Ses affidés, utilisateurs du rançongiciel Sodinokibi, ne semblent pas avoir réussi à se faire payer par plus de cinq victimes au cours des deux derniers mois, sur un total connu d’une soixante. Mais Revil assure rester attractif.
Le ransomware Sodinokibi, opéré par le groupe REvil s’est attiré les feux des projecteurs avec une attaque contre le géant de l’agroalimentaire JBS. Mais pourrait-il être le prochain à disparaître ? Ses affidés semblent peiner à se faire payer. L’un d’entre eux, qui apparaît utiliser depuis un à deux mois les services de REvil pour essayer de monétiser ses attaques, n’apparaît pas remporter beaucoup plus de succès.
Fin avril déjà, il apparaissait évident que Revil et ses affidés enchaînaient les victimes ne payant pas. Au plus fort de 2020, le groupe affichait une vingtaine de nouvelles victimes lui résistant, par mois, pour un total connu de 179 au 31 décembre. Au 27 avril, la numérotation des pages du site caché de Revil laissait à penser qu’il fallait compter avec au moins 328 victimes… dont 81 sont connues depuis le 1er janvier 2021. Moins de 4 mois donc, et déjà près de la moitié du total de l’an dernier. Et depuis février, pas un mois à moins d’une solide vingtaine de victimes. En mars, elles étaient même 33 ! Une marque de succès ? Non.
La numérotation des pages du site vitrine de REvil permet d’affiner. Au premier avril, le numéro de page le plus élevé était 296, pour la victime Fultz Maddox Dickens. Au 3 juin, le numéro le plus élevé était 356, soit potentiellement 60 victimes en deux mois, à raison d’une page par victime. Entre la page Web numérotée 296 et celle numérotée 356, dix manquent à l’appel à ce jour. Surtout, la page 356 n’est pas consacrée à une unique victime récalcitrante, mais à cinq.
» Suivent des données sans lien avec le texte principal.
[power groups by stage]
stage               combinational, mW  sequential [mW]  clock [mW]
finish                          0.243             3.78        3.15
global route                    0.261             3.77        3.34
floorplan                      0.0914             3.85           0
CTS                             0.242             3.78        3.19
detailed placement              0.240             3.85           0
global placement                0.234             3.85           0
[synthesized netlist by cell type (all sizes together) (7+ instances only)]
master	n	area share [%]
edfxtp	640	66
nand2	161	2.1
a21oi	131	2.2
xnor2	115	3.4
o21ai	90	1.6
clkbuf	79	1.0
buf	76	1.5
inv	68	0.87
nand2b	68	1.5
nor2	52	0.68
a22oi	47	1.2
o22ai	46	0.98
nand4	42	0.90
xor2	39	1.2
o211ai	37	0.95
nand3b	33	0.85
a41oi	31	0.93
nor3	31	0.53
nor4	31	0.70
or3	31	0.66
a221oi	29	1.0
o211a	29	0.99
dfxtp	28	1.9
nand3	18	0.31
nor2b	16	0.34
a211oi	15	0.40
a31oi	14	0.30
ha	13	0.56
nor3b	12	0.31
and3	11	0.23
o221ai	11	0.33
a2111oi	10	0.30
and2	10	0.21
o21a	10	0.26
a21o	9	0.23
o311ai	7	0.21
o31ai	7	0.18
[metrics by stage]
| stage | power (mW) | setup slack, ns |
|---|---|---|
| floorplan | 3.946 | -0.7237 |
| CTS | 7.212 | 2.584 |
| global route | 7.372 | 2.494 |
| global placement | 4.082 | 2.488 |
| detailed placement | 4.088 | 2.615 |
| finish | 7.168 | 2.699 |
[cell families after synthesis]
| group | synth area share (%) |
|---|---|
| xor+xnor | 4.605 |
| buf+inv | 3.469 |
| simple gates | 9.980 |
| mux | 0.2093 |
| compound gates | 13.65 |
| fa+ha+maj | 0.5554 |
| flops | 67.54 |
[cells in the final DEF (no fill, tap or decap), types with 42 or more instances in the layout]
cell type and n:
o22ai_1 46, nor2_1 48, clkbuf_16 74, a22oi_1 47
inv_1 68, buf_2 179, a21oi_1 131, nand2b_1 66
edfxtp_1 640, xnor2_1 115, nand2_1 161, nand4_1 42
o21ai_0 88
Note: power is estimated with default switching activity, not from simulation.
$ cat config.mk
export PLATFORM = sky130hd
export DESIGN_NAME = frame_scheduler
export DESIGN_NICKNAME = d
export VERILOG_FILES = /design/src/rtl/frame_scheduler.sv
export SDC_FILE = /design/constraint.sdc
export NUM_CORES = 1
export LEC_CHECK = 0
export CAP_MARGIN = 20
export CORE_MARGIN = 10
export CORE_UTILIZATION = 25
export CTS_CLUSTER_DIAMETER = 150
export DETAILED_ROUTE_END_ITERATION = 7
export HOLD_SLACK_MARGIN = 0.15
export PLACE_DENSITY = 0.93
export SYNTH_ARGS = -nofsm -noshare
export SYNTH_HDL_FRONTEND = slang
export SYNTH_SLANG_ARGS = --single-unit
export TNS_END_PERCENT = 30
$ cat constraint.sdc
create_clock -name clk -period 1.9 [get_ports clk]
set_input_delay 0.19 -clock clk [delete_from_list [all_inputs] [get_ports clk]]
set_output_delay 0.19 -clock clk [all_outputs]
set_load 0.02 [all_outputs]
==> config.mk <==
export PLATFORM = sky130hd
export DESIGN_NAME = prog_imm_lut
export DESIGN_NICKNAME = d
export VERILOG_FILES = /design/src/rtl/prog_imm_lut.sv
export SDC_FILE = /design/constraint.sdc
export NUM_CORES = 1
export LEC_CHECK = 0
export CAP_MARGIN = 30
export CORE_UTILIZATION = 45
export CTS_BUF_LIST = sky130_fd_sc_hd__clkbuf_8
export CTS_CLUSTER_SIZE = 10
export DETAILED_ROUTE_END_ITERATION = 10
export PLACE_DENSITY = 0.65
export SLEW_MARGIN = 30
export SYNTH_ARGS = -nofsm -noshare
export SYNTH_HDL_FRONTEND = slang
export SYNTH_SLANG_ARGS = --single-unit
==> constraint.sdc <==
create_clock -name clk -period 2.3 [get_ports clk]
set_input_delay 0.46 -clock clk [delete_from_list [all_inputs] [get_ports clk]]
set_output_delay 0.46 -clock clk [all_outputs]
set_load 0.005 [all_outputs]
==> src/rtl/prog_imm_lut.sv <==
// ============================================================================
// Module   : prog_imm_lut
// Purpose  : Run-time programmable signed-immediate lookup table with
//            registered, sign-extended read port and self-clearing sequencer.
// Revision : 1.0 - initial release
// ============================================================================
`default_nettype none

module prog_imm_lut #(
    parameter int                ADDR_W    = 6,
    parameter int                DEPTH     = 20,
    parameter int                DATA_W    = 9,
    parameter int                OUT_W     = 16,
    parameter logic [DATA_W-1:0] OOR_VALUE = '0
) (
    input  logic              clk,
    input  logic              rst_n,
    input  logic              clear,
    output logic              ready,
    input  logic              wr_en,
    input  logic [ADDR_W-1:0] wr_addr,
    input  logic [DATA_W-1:0] wr_data,
    input  logic              rd_en,
    input  logic [ADDR_W-1:0] rd_addr,
    output logic              rd_valid,
    output logic [OUT_W-1:0]  rd_data,
    output logic              rd_oor
);

    localparam int                 c_IDX_W     = (DEPTH > 1) ? $clog2(DEPTH) : 1;
    localparam logic [ADDR_W:0]    c_DEPTH_EXT = (ADDR_W + 1)'(DEPTH);
    localparam logic [c_IDX_W-1:0] c_LAST_IDX  = c_IDX_W'(DEPTH - 1);

    typedef enum logic [0:0] {
        ST_CLEAR = 1'b0,
        ST_READY = 1'b1
    } state_t;

    state_t             r_state_q,    w_state_d;
    logic [c_IDX_W-1:0] r_cnt_q,      w_cnt_d;
    logic               r_ready_q,    w_ready_d;
    logic               r_rd_valid_q, w_rd_valid_d;
    logic [OUT_W-1:0]   r_rd_data_q,  w_rd_data_d;
    logic               r_rd_oor_q,   w_rd_oor_d;

    logic [DATA_W-1:0]  r_mem [DEPTH];

    logic               w_wr_in_range;
    logic               w_rd_in_range;
    logic [c_IDX_W-1:0] w_wr_idx;
    logic [c_IDX_W-1:0] w_rd_idx;
    logic               w_wr_accept;
    logic               w_rd_accept;
    logic [DATA_W-1:0]  w_rd_entry;

    always_comb begin
        w_wr_in_range = ({1'b0, wr_addr} < c_DEPTH_EXT);
        w_rd_in_range = ({1'b0, rd_addr} < c_DEPTH_EXT);
        w_wr_idx      = wr_addr[c_IDX_W-1:0];
        w_rd_idx      = rd_addr[c_IDX_W-1:0];
        // A clear in the same cycle wins over the write but not over the read.
        w_wr_accept   = r_ready_q & wr_en & ~clear & w_wr_in_range;
        w_rd_accept   = r_ready_q & rd_en;
    end

    always_comb begin
        w_state_d = r_state_q;
        w_cnt_d   = r_cnt_q;
        w_ready_d = r_ready_q;
        case (r_state_q)
            ST_CLEAR: begin
                if (clear) begin
                    w_cnt_d = '0;
                end else if (r_cnt_q == c_LAST_IDX) begin
                    w_state_d = ST_READY;
                    w_ready_d = 1'b1;
                    w_cnt_d   = '0;
                end else begin
                    w_cnt_d = r_cnt_q + 1'b1;
                end
            end
            ST_READY: begin
                if (clear) begin
                    w_state_d = ST_CLEAR;
                    w_ready_d = 1'b0;
                    w_cnt_d   = '0;
                end
            end
            default: begin
                w_state_d = ST_CLEAR;
                w_ready_d = 1'b0;
                w_cnt_d   = '0;
            end
        endcase
    end

    always_comb begin
        w_rd_valid_d = w_rd_accept;
        w_rd_data_d  = r_rd_data_q;
        w_rd_oor_d   = r_rd_oor_q;
        w_rd_entry   = r_mem[w_rd_idx];
        // Write-first bypass when the same entry is written this cycle.
        if (w_wr_accept && (wr_addr == rd_addr)) begin
            w_rd_entry = wr_data;
        end
        if (w_rd_accept) begin
            if (w_rd_in_range) begin
                w_rd_data_d = OUT_W'($signed(w_rd_entry));
                w_rd_oor_d  = 1'b0;
            end else begin
                w_rd_data_d = OUT_W'($signed(OOR_VALUE));
                w_rd_oor_d  = 1'b1;
            end
        end
    end

    always_ff @(posedge clk or negedge rst_n) begin
        if (!rst_n) begin
            r_state_q    <= ST_CLEAR;
            r_cnt_q      <= '0;
            r_ready_q    <= 1'b0;
            r_rd_valid_q <= 1'b0;
            r_rd_data_q  <= '0;
            r_rd_oor_q   <= 1'b0;
        end else begin
            r_state_q    <= w_state_d;
            r_cnt_q      <= w_cnt_d;
            r_ready_q    <= w_ready_d;
            r_rd_valid_q <= w_rd_valid_d;
            r_rd_data_q  <= w_rd_data_d;
            r_rd_oor_q   <= w_rd_oor_d;
        end
    end

    // Table storage carries no reset; the clear sequencer initialises it.
    always_ff @(posedge clk) begin
        if (r_state_q == ST_CLEAR) begin
            r_mem[r_cnt_q] <= '0;
        end else if (w_wr_accept) begin
            r_mem[w_wr_idx] <= wr_data;
        end
    end

    assign ready    = r_ready_q;
    assign rd_valid = r_rd_valid_q;
    assign rd_data  = r_rd_data_q;
    assign rd_oor   = r_rd_oor_q;

endmodule

`default_nettype wire
==> flow_metrics.py <==
metrics = {
    "global_route": {
        "grt_pass1_vias": 4789,
        "grt_start_max_net_pins": 36,
        "grt_pass1_wl_um": 27900,
        "antenna_found_initial": 0,
        "grt_util_all_layers": 0.199,
        "grt-ovfl-total": 0,
    },
    "clock_tree": {
        "ctsHtreeMaxLevel": 4,
        "clock_latency_ps": 470,
        "clk_pin_slew_worst_paths_ps": 100,
        "cts-hold-fix-buffers": 0,
        "cts_num_sinks": 198,
        "cts_resized": 0,
        "cts_tree": "yes",
        "clk_path_buf_depth": 2,
        "cts_setup_buffers": 0,
        "cts_root_buffer": "clkbuf_8",
        "cts-buffers-inserted": 17,
    },
    "die": {
        "boundaryPins": 45,
        "num_rows": 49,
        "start_util": 0.462,
        "fp.dieH_um": 138,
        "dieWidth_um": 138,
        "core_mm2": 0.0181,
        "die_area_mm2": 0.0191,
    },
    "synth": {
        "ys.flop_type": "edfxtp_1",
        "syn_nets": 533,
        "yosysUniqueCellTypes": 53,
        "yosys-top-cells-count": "180 x edfxtp_1, 51 x mux2i_1, 30 x nor3_1, 23 x nand2_1",
        "yosysMostFrequentCell": "edfxtp_1",
        "ys_async_sr_fraction": 0.0909,
        "synth_area_leaders": "edfxtp_1 65%, mux2i_1 6.1%, dfrtp_1 5.4%",
        "synth_area_mm2": 0.00836,
        "synth-warning-count": 0,
        "ys_seq_area_frac": 0.700,
        "ys_seq_elements": 198,
        "synth_edf_count": 180,
        "avgSynthCellArea_um2": 16.5,
        "synth_area_leader_cell": "edfxtp_1",
        "netlist.area_leader.share": 0.646,
        "synthCells": 506,
    },
    "sta": {
        "worstMarginPinSlew_ps": 725,
        "finalCritPeriodShare": 0.934,
        "fmax_mhz": 465,
        "clock_skew_ps": 16.0,
        "worst_slack_ps": 151,
        "drv_slew": 0,
        "finalHoldViolCount": 0,
        "finalCriticalPeriod_ps": 2150,
        "setup_viol": 0,
        "slew-limit-headroom": 0.515,
        "rsz0062_at_grt": "no",
    },
    "placed_design": {
        "hpwl_um": 12200,
        "place_congestion": 0.881,
        "portBuffers": 44,
        "postPlaceCellArea_mm2": 0.00950,
        "post-place-ws_ps": -433,
    },
    "power": {
        "power.internal_mw": 5.31,
        "ir_drop_mv": 0.344,
        "power_leakage_nw": 3.79,
        "power_density_mw_per_mm2": 688,
        "comb_power_share": 0.073,
        "clkPwrFrac": 0.347,
        "netSwitchingPower_mw": 1.52,
        "sw_frac_of_total": 0.223,
        "seqPwrFrac": 0.580,
    },
    "route": {
        "routed_wl_um": 17900,
        "via_per_inst": 5.58,
        "vias": 4690,
        "first_iter_violations": 397,
        "ant_nets": 0,
        "dr.pass1.iters": 10,
        "wl_per_cell_um": 21.3,
        "route.detailed.drc": 20,
    },
    "worst_setup_path": {
        "crit_path_end_kind": "flip-flop",
        "start_kind": "primary input",
        "cp_max_fo": 9,
        "path_class": "primary input to flip-flop",
        "crit_required_ps": 2470,
        "r2r-start": "ready$_DFFE_PN0P_",
        "worst_r2r_endpoint": "r_mem[15][1]$_DFFE_PP_",
        "rrSetupSlack_ps": 250,
        "arrival_ps": 2320,
        "reg2regPathDepth": 7,
    },
    "layout": {
        "diodes": 0,
        "final_area_mm2": 0.00994,
        "nFillCells": 1399,
        "drive_above_1_share": 0.230,
        "nNetsFinal": 626,
        "area_growth_pct": 18.9,
    },
    "min_path": {
        "hold_path.class": "primary input to async pin",
    },
    "flow_run": {
        "timing.max_cap.violations": 0,
    },
    "outcome": {
        "status": "finished, violations left",
        "violations": "design-rule violations",
    },
}
==> metal layers <==
layer | share of wire | routed length, um | track usage | vias to the layer above
li1 | - | - | - | 2157
met1 | 0.44 | 7820 | 0.269 | 2338
met2 | 0.48 | 8600 | 0.309 | 166
met3 | 0.058 | 1040 | 0.0433 | 29
met4 | 0.026 | 473 | 0.0917 | 0
met5 | 0 | 0 | 0 | -
==> power by group through the flow <==
stage / sequential (mW) / combinational, mW / clock [mW]
after detailed placement: 4.05 / 0.496 / 0
after global routing: 3.97 / 0.533 / 2.56
after CTS: 3.97 / 0.498 / 2.44
final: 3.97 / 0.497 / 2.37
after global placement: 4.05 / 0.488 / 0
after floorplan: 4.04 / 0.288 / 0
==> final cells by class <==
cell class / instances / area (um2) / share of cell area
sequential: 198 / 5860 / 0.589
multi-input combinational: 259 / 2220 / 0.223
timing repair buffer: 110 / 1100 / 0.111
tap: 229 / 287 / 0.0288
clock buffer: 18 / 248 / 0.0249
clock inverter: 14 / 186 / 0.0188
inverter: 13 / 48.8 / 0.00491
==> critical path, stage by stage <==
cell	delay [ps]
clkdlybuf4s50_1	470
and4bb_1	230
and3_2	270
buf_4	170
mux2i_1	120
buf_4	200
nor3_1	190
buf_4	210
==> sequential cells by signal, indices dropped and copies added, names as in the netlist <==
signal	count
r_mem	180
rd_oor	1
rd_valid	1
ready	1
r_cnt_q	5
rd_data	9
r_state_q	1
==> cell usage in the layout, fill, tap and decap left out, types with 4 or more instances in the layout <==
cell type          n
nand3_1            9
a2bb2oi_1          8
mux4_2            17
clkinvlp_4         4
nor2_1            11
nor3_1            21
o22ai_1           16
buf_4             52
mux2i_1           51
clkdlybuf4s50_1   42
a221o_1            8
clkbuf_8          18
inv_6              4
and2_1            18
edfxtp_1         180
xnor2_1            6
buf_12            14
nor3_2            12
nand2_1           23
dfrtp_1           18
inv_1             13
a21oi_1           14
==> worst max-delay path by stage <==
stage	start	to	slack, ps	cells past startpoint
after floorplan	clear	r_mem[12][0]$_DFFE_PP_	-270	7
after global placement	wr_addr[5]	r_mem[1][1]$_DFFE_PP_	-400	7
after detailed placement	wr_addr[5]	r_mem[1][6]$_DFFE_PP_	-430	7
after CTS	wr_addr[5]	r_mem[3][8]$_DFFE_PP_	70	7
after global routing	wr_addr[5]	r_mem[3][8]$_DFFE_PP_	20	9
final	wr_addr[5]	r_mem[15][1]$_DFFE_PP_	150	8
==> logic make-up after synthesis <==
logic type,count (synthesis),synth area share
and+or+nand+nor,117,0.0775
buffers and inverters,49,0.0420
AOI/OAI and AO/OA,61,0.0524
muxes,73,0.119
xor gates and xnor gates,7,0.00733
adders and majority gates,1,0.00150
DFF,198,0.700
==> metrics by stage <==
step	total power [mW]	cells	hold WS (ps)	util	TNS (ps)
final	6.84	841	303	0.550	0
after global routing	7.07	841	297	0.550	0
after CTS	6.90	841	274	0.549	0
after detailed placement	4.54	809	480	0.525	-67420
after global placement	4.53	809	473	0.525	-62090
after floorplan	4.33	506	164	-	-28830
(Power assumes the default switching activity.)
Est-ce à dire que seules 6 victimes du ransomware Sodinokibi ont cédé au chantage entre le 1er avril et le 3 juin 2021 ? Au mieux, oui.
Nous avons trouvé les échantillons de rançongiciel impliqué dans deux des attaques revendiquées à la page numéroté 356 du site Web de REvil. Pour le premier, la rançon demandée est de 1,1 M$ – montant qui doit doubler le 15 juin. Pour le second, il était initialement de 4 millions de dollars, mais est passé à 8 M$ le 3 juin. On peut raisonnablement en conclure que la première attaque remonte à la fin du mois dernier, tandis que la seconde est probablement survenue autour de la mi-mai. Et que dans aucun des deux cas la rançon n’a été payée.
Nous avons fait ressortir spécifiquement une trentaine d’échantillons impliqués dans un peu plus de 25 attaques distinctes conduites sur la période. Et le bilan n’est pas bien brillant pour les cybercriminels : seules deux victimes touchées dans ces cyberattaques ont cédé à ce jour à leurs exigences, après force discussions et rabais. Ce qui donnerait un taux de succès inférieur à 10 %. De quoi conforter les estimations basées sur l’examen de la numérotation des pages du site vitrine des cybercriminels : un maximum de 6 victimes a payé une rançon à un affidé REvil au cours des deux derniers mois.
À titre de comparaison, l’étude des flux financiers liés à des paiements de rançon nous a conduits à estimer récemment qu’au moins 25 victimes d’Avaddon ont cédé au chantage durant les trois premières semaines du mois de mai.
Interrogé par un spécialiste du renseignement russophone sur les menaces, le groupe REvil affirme toutefois bien se porter. Il reconnaît l’attaque conduite contre JBS tout en expliquant que c’était la maison-mère au Brésil qui était visée et que les États-Unis n’auraient pas dû être affectés. Du moins était-ce l’idée de départ. Mais l’entrée en scène de l’Oncle Sam a décidé REvil à abandonner ses bonnes résolutions prises à la suite de la disparition de Darkside : « toutes les restrictions ont été levées ».
Et si des jeux de chaises musicales ont pu être observés entre programmes de ransomware en mode service, REvil l’assure : la demande pour le sien reste élevée, avec actuellement 8 candidats pour une seule position ouverte.